Exit code 1 when any finding meets the --fail-on threshold (default: high).

Claude Code slash command

After installing, use /ai-review inside any Claude Code session to run the 16-agent swarm against your current diff and stream findings into the conversation.

GitHub Actions

See .github/workflows/review.yml for the full PR review workflow.

A weekly calibration workflow (.github/workflows/calibrate.yml) runs npm run calibrate on a self-hosted runner and skips gracefully when Ollama is unavailable.

Configuration

Create ai-review.config.json in your project root to override defaults:

{
  "model": "devstral:latest",
  "ollamaUrl": "http://localhost:11434",
  "maxFindings": 15,
  "agents": ["security", "correctness", "performance", "design", "dependencies",
             "adversarial", "integration", "breaking-change", "license",
             "coverage", "testgen",
             "error-handling", "observability", "migration-safety", "secrets", "complexity"],
  "testOutputDir": "./ai-review-tests",
  "maxDiffLines": 2000,
  "agentTimeoutMs": 60000,
  "retryAttempts": 2,
  "retryDelayMs": 2000,
  "sanitize": true,
  "provider": "ollama",
  "anthropicModel": "claude-opus-4-8",
  "preferredSecretsScanner": "gitleaks",
  "complexityThreshold": 10
}

Config field notes:

provider: "ollama" (default) or "anthropic". The Anthropic provider is defined in the schema but not yet implemented — all runs use Ollama regardless of this value.
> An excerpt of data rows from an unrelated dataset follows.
## config.mk

```make
export PLATFORM = sky130hd
export DESIGN_NAME = geodetic_to_local_enu_top
export DESIGN_NICKNAME = d
export VERILOG_FILES = /design/src/rtl/g2enu_pkg.sv /design/src/rtl/g2enu_cordic.sv /design/src/rtl/g2enu_mul.sv /design/src/rtl/geodetic_to_local_enu_top.sv
export SDC_FILE = /design/constraint.sdc
export NUM_CORES = 2
export LEC_CHECK = 0
export BUFFER_PORTS_ARGS = -buffer_cell sky130_fd_sc_hd__buf_4
export CAP_MARGIN = 25
export CORE_ASPECT_RATIO = 1.1
export CORE_MARGIN = 5
export CORE_UTILIZATION = 30
export CTS_CLUSTER_SIZE = 40
export DETAILED_ROUTE_END_ITERATION = 8
export GPL_ROUTABILITY_DRIVEN = 1
export PLACE_DENSITY = 0.44
export RECOVER_POWER = 50
export SLEW_MARGIN = 20
export SYNTH_ARGS = -nofsm -noshare
export SYNTH_HDL_FRONTEND = slang
export SYNTH_SLANG_ARGS = --single-unit
```

## constraint.sdc

```tcl
create_clock -name clk -period 33.9 [get_ports clk]
set_input_delay 6.78 -clock clk [delete_from_list [all_inputs] [get_ports clk]]
set_output_delay 6.78 -clock clk [all_outputs]
set_load 0.05 [all_outputs]
```

## src/rtl/g2enu_pkg.sv

```systemverilog
package g2enu_pkg;

    // product request to the shared multiplier
    typedef struct packed {
        logic               go;
        logic signed [40:0] a;
        logic signed [33:0] b;
    } mul_req_t;

    function automatic logic [31:0] atan_entry(input logic [4:0] i);
        logic [31:0] v;
        case (i)
            5'd0:  v = 32'h20000000;
            5'd1:  v = 32'h12E4051D;
            5'd2:  v = 32'h09FB385B;
            5'd3:  v = 32'h051111D4;
            5'd4:  v = 32'h028B0D43;
            5'd5:  v = 32'h0145D7E1;
            5'd6:  v = 32'h00A2F61E;
            5'd7:  v = 32'h00517C55;
            5'd8:  v = 32'h0028BE53;
            5'd9:  v = 32'h00145F2F;
            5'd10: v = 32'h000A2F98;
            5'd11: v = 32'h000517CC;
            5'd12: v = 32'h00028BE6;
            5'd13: v = 32'h000145F3;
            5'd14: v = 32'h0000A2F9;
            5'd15: v = 32'h0000517C;
            5'd16: v = 32'h000028BE;
            5'd17: v = 32'h0000145F;
            5'd18: v = 32'h00000A2F;
            5'd19: v = 32'h00000517;
            5'd20: v = 32'h0000028B;
            5'd21: v = 32'h00000145;
            5'd22: v = 32'h000000A2;
            5'd23: v = 32'h00000051;
            5'd24: v = 32'h00000028;
            5'd25: v = 32'h00000014;
            5'd26: v = 32'h0000000A;
            5'd27: v = 32'h00000005;
            5'd28: v = 32'h00000002;
            5'd29: v = 32'h00000001;
            default: v = 32'h0;
        endcase
        return v;
    endfunction

endpackage

```

## src/rtl/g2enu_cordic.sv

```systemverilog
module g2enu_cordic
    import g2enu_pkg::*;
#(
    parameter int FRAC  = 30,
    parameter int STEPS = 28
)
(
    input  logic               clk,
    input  logic               rst_n,
    input  logic               start,
    input  logic signed [31:0] angle,
    output logic               done,
    output logic signed [31:0] sin_q,
    output logic signed [31:0] cos_q
);
    localparam logic signed [33:0] K0 = 34'(652032874 >>> (30 - FRAC));

    logic signed [33:0] x_reg, x_next, y_reg, y_next, sx, sy;
    logic signed [33:0] z_reg, z_next, at;
    logic               flip_reg, flip_next, busy_reg, busy_next, done_reg, done_next;
    logic [4:0]         i_reg, i_next;
    logic signed [33:0] za;

    always_comb
    begin
        za        = 34'(angle);
        x_next    = x_reg;
        y_next    = y_reg;
        z_next    = z_reg;
        flip_next = flip_reg;
        busy_next = busy_reg;
        i_next    = i_reg;
        done_next = 1'b0;
        sx        = x_reg >>> i_reg;
        sy        = y_reg >>> i_reg;
        at        = 34'(atan_entry(i_reg));
        if (start)
        begin
            x_next    = K0;
            y_next    = '0;
            i_next    = '0;
            busy_next = 1'b1;
            flip_next = 1'b0;
            z_next    = za;
            if (za > 34'sd1073741824)
            begin
                z_next    = za - 34'sd2147483648;
                flip_next = 1'b1;
            end
            else if (za < -34'sd1073741824)
            begin
                z_next    = za + 34'sd2147483648;
                flip_next = 1'b1;
            end
        end
        else if (busy_reg)
        begin
            if (!z_reg[33])
            begin
                x_next = x_reg - sy;
                y_next = y_reg + sx;
                z_next = z_reg - at;
            end
            else
            begin
                x_next = x_reg + sy;
                y_next = y_reg - sx;
                z_next = z_reg + at;
            end
            i_next = i_reg + 5'd1;
            if (32'(i_reg) == STEPS - 1)
            begin
                busy_next = 1'b0;
                done_next = 1'b1;
                if (flip_reg)
                begin
                    x_next = -x_next;
                    y_next = -y_next;
                end
            end
        end
    end

    always_ff @(posedge clk or negedge rst_n)
    begin
        if (!rst_n)
        begin
            busy_reg <= 1'b0;
            done_reg <= 1'b0;
        end
        else
        begin
            busy_reg <= busy_next;
            done_reg <= done_next;
        end
    end

    always_ff @(posedge clk)
    begin
        x_reg    <= x_next;
        y_reg    <= y_next;
        z_reg    <= z_next;
        flip_reg <= flip_next;
        i_reg    <= i_next;
    end

    assign done  = done_reg;
    assign sin_q = y_reg[31:0];
    assign cos_q = x_reg[31:0];
endmodule

```

## src/rtl/g2enu_mul.sv

```systemverilog
module g2enu_mul
    import g2enu_pkg::*;
#(
    parameter int FRAC = 30
)
(
    input  logic               clk,
    input  mul_req_t           req,
    output logic signed [47:0] prod
);
    // sign-magnitude multiply, rounded half away from zero.
    // go loads the operands; the next cycle forms the low half product
    // (b[16:0]), the cycle after that the high half (b[33:17]) and the sum.
    logic [40:0] ma;
    logic [33:0] mb;
    logic        neg_reg;
    logic [40:0] ma_reg;
    logic [33:0] mb_reg;
    logic        hi_reg;
    logic [57:0] part;
    logic [57:0] lo_reg;
    logic [75:0] full;
    logic [75:0] rnd;

    assign ma = req.a[40] ? 41'(-req.a) : 41'(req.a);
    assign mb = req.b[33] ? 34'(-req.b) : 34'(req.b);

    always_ff @(posedge clk)
    begin
        if (req.go)
        begin
            neg_reg <= req.a[40] ^ req.b[33];
            ma_reg  <= ma;
            mb_reg  <= mb;
            hi_reg  <= 1'b0;
        end
        else
            hi_reg <= 1'b1;
        lo_reg <= part;
    end

    assign part = 58'(ma_reg) * 58'(hi_reg ? mb_reg[33:17] : mb_reg[16:0]);
    assign full = (76'(part) << 17) + 76'(lo_reg);
    assign rnd  = (full + (76'd1 << (FRAC - 1))) >> FRAC;
    assign prod = neg_reg ? -48'(rnd) : 48'(rnd);
endmodule

```

## src/rtl/geodetic_to_local_enu_top.sv

```systemverilog
// Geodetic fix to local east-north-up converter on a spherical Earth.
// Input channel: in_valid/in_stall with latitude, longitude, altitude_mm.
// Output channel: out_valid/out_stall with east_mm, north_mm, up_mm and
// origin_taken. One result per request.
// APB port: register 0 is earth_radius_m (24 bits), reset 6371000.
// From the accepting edge to out_valid the latitude and then the longitude
// CORDIC run, then the product schedule runs on the multiplier; one CORDIC
// engine and one multiplier are shared by all steps. in_stall is high while
// a request is in flight. The result sits in an output register; while
// out_stall is high it holds and no new request is taken. The next request
// is taken only once the result has been accepted.
// After reset the first fix becomes the origin, as does any fix that
// follows an all-zero fix.
module geodetic_to_local_enu_top
    import g2enu_pkg::*;
#(
    parameter int TRIG_FRACTION_BITS = 30,
    parameter int CORDIC_STEPS       = 28
)
(
    input  logic               clk,
    input  logic               rst_n,
    input  logic               in_valid,
    output logic               in_stall,
    input  logic signed [31:0] latitude,
    input  logic signed [31:0] longitude,
    input  logic signed [27:0] altitude_mm,
    output logic               out_valid,
    input  logic               out_stall,
    output logic signed [40:0] east_mm,
    output logic signed [40:0] north_mm,
    output logic signed [40:0] up_mm,
    output logic               origin_taken,
    input  logic               psel,
    input  logic               penable,
    input  logic               pwrite,
    input  logic [1:0]         paddr,
    input  logic [31:0]        pwdata,
    output logic [31:0]        prdata,
    output logic               pready
);
    localparam logic [3:0] S_IDLE = 4'd0, S_LAT = 4'd1, S_LON = 4'd2, S_MUL = 4'd3,
                           S_MW1 = 4'd4, S_MW2 = 4'd5, S_OUT = 4'd6;
    localparam logic [1:0] REG_RADIUS = 2'd0;
    localparam logic signed [47:0] OMAX = 48'sd1099511627775;
    localparam logic signed [47:0] OMIN = -48'sd1099511627776;

    logic [3:0]  st_reg, st_next;
    logic [3:0]  k_reg;
    logic [23:0] radius_reg;
    logic signed [31:0] lon_reg;
    logic signed [31:0] sl_reg, cl_reg, so_reg, co_reg;
    logic signed [31:0] osl_reg, ocl_reg, oso_reg, oco_reg;
    logic signed [35:0] orad_reg, r_reg;
    logic        prevz_reg, take_reg;
    logic signed [47:0] ux_reg, uy_reg, h_reg, e_reg, n_reg, u_reg, t_reg;
    logic signed [47:0] prod, acc;
    logic               c_start, c_done;
    logic signed [31:0] c_angle, c_sin, c_cos;
    mul_req_t           mreq;
    logic               in_acc;

    assign pready   = 1'b1;
    assign prdata   = (paddr == REG_RADIUS) ? {8'd0, radius_reg} : 32'd0;
    assign in_stall = (st_reg != S_IDLE);
    assign in_acc   = in_valid && !in_stall;

    always_ff @(posedge clk or negedge rst_n)
    begin
        if (!rst_n)
            radius_reg <= 24'd6371000;
        else if (psel && penable && pwrite && paddr == REG_RADIUS)
            radius_reg <= pwdata[23:0];
    end

    assign c_start = in_acc || (st_reg == S_LAT && c_done);
    assign c_angle = in_acc ? latitude : lon_reg;

    g2enu_cordic #(.FRAC(TRIG_FRACTION_BITS), .STEPS(CORDIC_STEPS)) u_cordic (
        .clk(clk), .rst_n(rst_n), .start(c_start), .angle(c_angle),
        .done(c_done), .sin_q(c_sin), .cos_q(c_cos)
    );

    // product schedule, one per k
    always_comb
    begin
        mreq.go = (st_reg == S_MUL);
        mreq.a  = '0;
        mreq.b  = '0;
        case (k_reg)
            4'd0:  begin mreq.a = 41'(cl_reg);  mreq.b = 34'(co_reg); end
            4'd1:  begin mreq.a = 41'(cl_reg);  mreq.b = 34'(so_reg); end
            4'd2:  begin mreq.a = 41'(oco_reg); mreq.b = 34'(ux_reg); end
            4'd3:  begin mreq.a = 41'(oso_reg); mreq.b = 34'(uy_reg); end
            4'd4:  begin mreq.a = 41'(oco_reg); mreq.b = 34'(uy_reg); end
            4'd5:  begin mreq.a = 41'(oso_reg); mreq.b = 34'(ux_reg); end
            4'd6:  begin mreq.a = 41'(ocl_reg); mreq.b = 34'(sl_reg); end
            4'd7:  begin mreq.a = 41'(osl_reg); mreq.b = 34'(h_reg);  end
            4'd8:  begin mreq.a = 41'(ocl_reg); mreq.b = 34'(h_reg);  end
            4'd9:  begin mreq.a = 41'(osl_reg); mreq.b = 34'(sl_reg); end
            4'd10: begin mreq.a = 41'(r_reg);   mreq.b = 34'(e_reg);  end
            4'd11: begin mreq.a = 41'(r_reg);   mreq.b = 34'(n_reg);  end
            default: begin mreq.a = 41'(r_reg); mreq.b = 34'(u_reg);  end
        endcase
    end

    g2enu_mul #(.FRAC(TRIG_FRACTION_BITS)) u_mul (.clk(clk), .req(mreq), .prod(prod));

    function automatic logic signed [40:0] sat(input logic signed [47:0] v);
        if (v > OMAX)
            return OMAX[40:0];
        else if (v < OMIN)
            return OMIN[40:0];
        return v[40:0];
    endfunction

    always_comb
    begin
        st_next = st_reg;
        unique case (st_reg)
            S_IDLE: if (in_acc) st_next = S_LAT;
            S_LAT:  if (c_done) st_next = S_LON;
            S_LON:  if (c_done) st_next = S_MUL;
            S_MUL:  st_next = S_MW1;
            S_MW1:  st_next = S_MW2;
            S_MW2:  st_next = (k_reg == 4'd12) ? S_OUT : S_MUL;
            S_OUT:  if (!out_stall) st_next = S_IDLE;
            default: st_next = S_IDLE;
        endcase
    end

    always_ff @(posedge clk or negedge rst_n)
    begin
        if (!rst_n)
        begin
            st_reg    <= S_IDLE;
            prevz_reg <= 1'b1;
            osl_reg   <= '0;
            ocl_reg   <= '0;
            oso_reg   <= '0;
            oco_reg   <= '0;
            orad_reg  <= '0;
        end
        else
        begin
            st_reg <= st_next;
            if (in_acc)
                prevz_reg <= (latitude == 0) && (longitude == 0) && (altitude_mm == 0);
            if (st_reg == S_LON && c_done && take_reg)
            begin
                osl_reg  <= sl_reg;
                ocl_reg  <= cl_reg;
                oso_reg  <= c_sin;
                oco_reg  <= c_cos;
                orad_reg <= r_reg;
            end
        end
    end

    assign acc = t_reg + prod;

    always_ff @(posedge clk)
    begin
        if (in_acc)
        begin
            lon_reg  <= longitude;
            take_reg <= prevz_reg;
            r_reg    <= 36'(radius_reg) * 36'd1000 + 36'(altitude_mm);
        end
        if (st_reg == S_LAT && c_done)
        begin
            sl_reg <= c_sin;
            cl_reg <= c_cos;
        end
        if (st_reg == S_LON && c_done)
        begin
            so_reg <= c_sin;
            co_reg <= c_cos;
            k_reg  <= '0;
        end
        if (st_reg == S_MW2)
        begin
            k_reg <= k_reg + 4'd1;
            case (k_reg)
                4'd0:  ux_reg <= prod;
                4'd1:  uy_reg <= prod;
                4'd2:  t_reg <= prod;
                4'd3:  h_reg <= acc;
                4'd4:  t_reg <= prod;
                4'd5:  e_reg <= t_reg - prod;
                4'd6:  t_reg <= prod;
                4'd7:  n_reg <= t_reg - prod;
                4'd8:  t_reg <= prod;
                4'd9:  u_reg <= acc;
                4'd10: east_mm <= sat(prod);
                4'd11: north_mm <= sat(prod);
                default:
                begin
                    up_mm        <= sat(prod - 48'(orad_reg));
                    origin_taken <= take_reg;
                end
            endcase
        end
    end

    assign out_valid = (st_reg == S_OUT);

`ifndef SYNTHESIS
    a_no_take_busy: assert property (@(posedge clk) disable iff (!rst_n)
        in_stall |-> !in_acc) else $error("request taken while busy");
    a_out_hold: assert property (@(posedge clk) disable iff (!rst_n)
        (out_valid && out_stall) |=> out_valid) else $error("result dropped");
    a_cordic_done: assert property (@(posedge clk) disable iff (!rst_n)
        c_done |-> (st_reg == S_LAT || st_reg == S_LON)) else $error("stray cordic done");
`endif
endmodule

```

==> tab_implementation.tex <==
\begin{tabular}{lr}
\hline
Metric & Value \\
\hline
\multicolumn{2}{l}{\textbf{Critical path}} \\
CP required & 34.52 ns \\
Crit Path Class & flop to flop \\
Arrival time reported for the critical path endpoint & 17.84 ns \\
R2R Path Start & u\_mul.hi\_reg \\
Biggest fanout along the worst timing path & 30 \\
Flop-to-flop setup slack & 16.67 ns \\
Critical Path End Type & flop \\
Max stage delay on crit path & 0.86 ns \\
Startpoint kind of the worst setup timing path & flop \\
Startpoint of the most critical setup path & u\_mul.hi\_reg \\
Standard cell with the maximum stage delay on the critical path & dfxtp\_1 \\
\multicolumn{2}{l}{\textbf{Synthesis}} \\
Combined area of all synthesized cells & 86,000 sq um \\
Synth Register Bits & roughly 1,000 \\
Main synth FF type & edfxtp\_1 \\
Count of unique library cells instantiated by Yosys & 100 \\
Commonest cells in the synthesized netlist & 966 x nand2\_1, 890 x inv\_1, 677 x fa\_1, 674 x edfxtp\_1, 544 x ha\_1 \\
Synth top area share & 23.5\% \\
Number of enable flip-flop cells after synthesis & between 600 and 700 \\
Portion of the post-synthesis area used by sequential elements & 32.6\% \\
Instance count of the mapped netlist & 8,622 \\
Yosys warns & 0 \\
Biggest area contributors in the synthesized netlist & edfxtp\_1 24\%, fa\_1 16\%, ha\_1 7.9\% \\
Most instantiated library cell after synthesis & nand2\_1 \\
Synth Area per Inst & roughly 10 sq um \\
Synth async-reset ratio & 19.2\% \\
Cell accounting for the most synthesized area & edfxtp\_1 \\
\multicolumn{2}{l}{\textbf{GRT}} \\
Total congestion overflow after global routing & 0 \\
First-pass GRT wire length & approximately 440 mm \\
Met1 Use GR & 24.6\% \\
GRT busiest layer & met2 \\
Via count of the first global-routing pass & 67,700 \\
Pin count of the biggest net entering global routing & 79 \\
Met3 layer usage reported by global route & 2.09\% \\
Initial antenna violation count & 17 \\
Met2 track demand over resource in global routing & 33.9\% \\
All-Layer GR Usage & about a fifth \\
\multicolumn{2}{l}{\textbf{CTS}} \\
Clock transition time at the flip-flop clock pins of the worst setup and hold paths & 0.06 ns \\
Post-CTS setup buffers & 0 \\
Clock root buffer master & clkbuf\_16 \\
Largest buffer count on any clock path & 4 \\
CTS tree & yes \\
Clock buffer count from CTS & around 120 \\
H-tree depth reported by CTS & 3 \\
\# hold bufs at CTS & 0 \\
Post-cts sizing count & 0 \\
Clk Latency, worst-skew pair & 0.88 ns \\
Num Clock Sinks & 1,013 \\
\multicolumn{2}{l}{\textbf{Final layout}} \\
Fillers & around 29,000 \\
Final Util & about a third \\
Sequential cell area in the final layout & $\sim$28,000 sq um \\
Proportion of layout cells with a drive suffix above 1 & 10.5\% \\
Area occupied by multi-input gates & 53,200 sq um \\
Area grow syn2layout & 11.9\% \\
Final-stage net count & 10,100 \\
\multicolumn{2}{l}{\textbf{Timing}} \\
Actual slew at the worst max-slew pin & 4.34 ns \\
Post-route clock skew & 0.0753 ns \\
Period minus WS final & 17.23 ns \\
Total Neg Setup Slack & 0 ns \\
Final number of hold-violating endpoints & 0 \\
Share of the clock period used by the worst path & 50.8\% \\
Count of final max-slew check failures & 1,074 \\
Number of endpoints failing setup at the final stage & 0 \\
Unrepaired setup endpoints after global routing & false \\
Fmax achieved & 58.1 MHz \\
Slew headroom & -190\% \\
\multicolumn{2}{l}{\textbf{Placed design}} \\
Port buffer count & 274 \\
Gp weighted congestion & 0.876 \\
Detailed Place HPWL & 222 mm \\
\multicolumn{2}{l}{\textbf{Die}} \\
Die area & 297,000 sq um \\
Initial Utilization & 30.1\% \\
Overall die width & 520 microns \\
Ports & 292 \\
Floorplan Core Area & 286,000 sq um \\
DIE HEIGHT & $\sim$570 microns \\
Cell row count & 206 \\
\multicolumn{2}{l}{\textbf{Route}} \\
1st-pass router iterations & 8 \\
Remaining antenna violation count & 0 \\
Mean number of vias per cell & 5.18 \\
Total number of vias & 65,400 \\
Iter 0 DRT Violations & 4,963 \\
Wirelength, routed & 291 mm \\
Routed len/inst & 23.1 microns \\
Drc violations & 0 \\
\multicolumn{2}{l}{\textbf{Status}} \\
Failing checks & max-capacitance violations, max-slew violations \\
Outcome & finished with violations \\
\multicolumn{2}{l}{\textbf{Flow run}} \\
Max-cap check violation count & 26 \\
\multicolumn{2}{l}{\textbf{Worst hold path}} \\
Type of the most critical hold path & flop to flop \\
Hold Crit Start & prevz\_reg \\
\hline
\end{tabular}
Planned for a future release.
anthropicModel: Model ID to use when provider is "anthropic" (e.g. "claude-opus-4-8"). Has no effect until the Anthropic provider is implemented.
preferredSecretsScanner: "gitleaks" (default when installed) or "trufflehog" or "none" — controls which external scanner SecretsAgent prefers. Falls back to LLM-only when the tool is not found.
complexityThreshold: Cyclomatic complexity threshold for ComplexityAgent (default: 10). Functions exceeding this value are flagged. Used when lizard is installed; LLM estimates when not.

Optional dependencies (enhance specific agents):

gitleaks or trufflehog — improves SecretsAgent accuracy. Falls back to LLM-only if neither is installed.
lizard (pip install lizard) — provides precise cyclomatic complexity metrics to ComplexityAgent. Falls back to LLM estimation if not installed.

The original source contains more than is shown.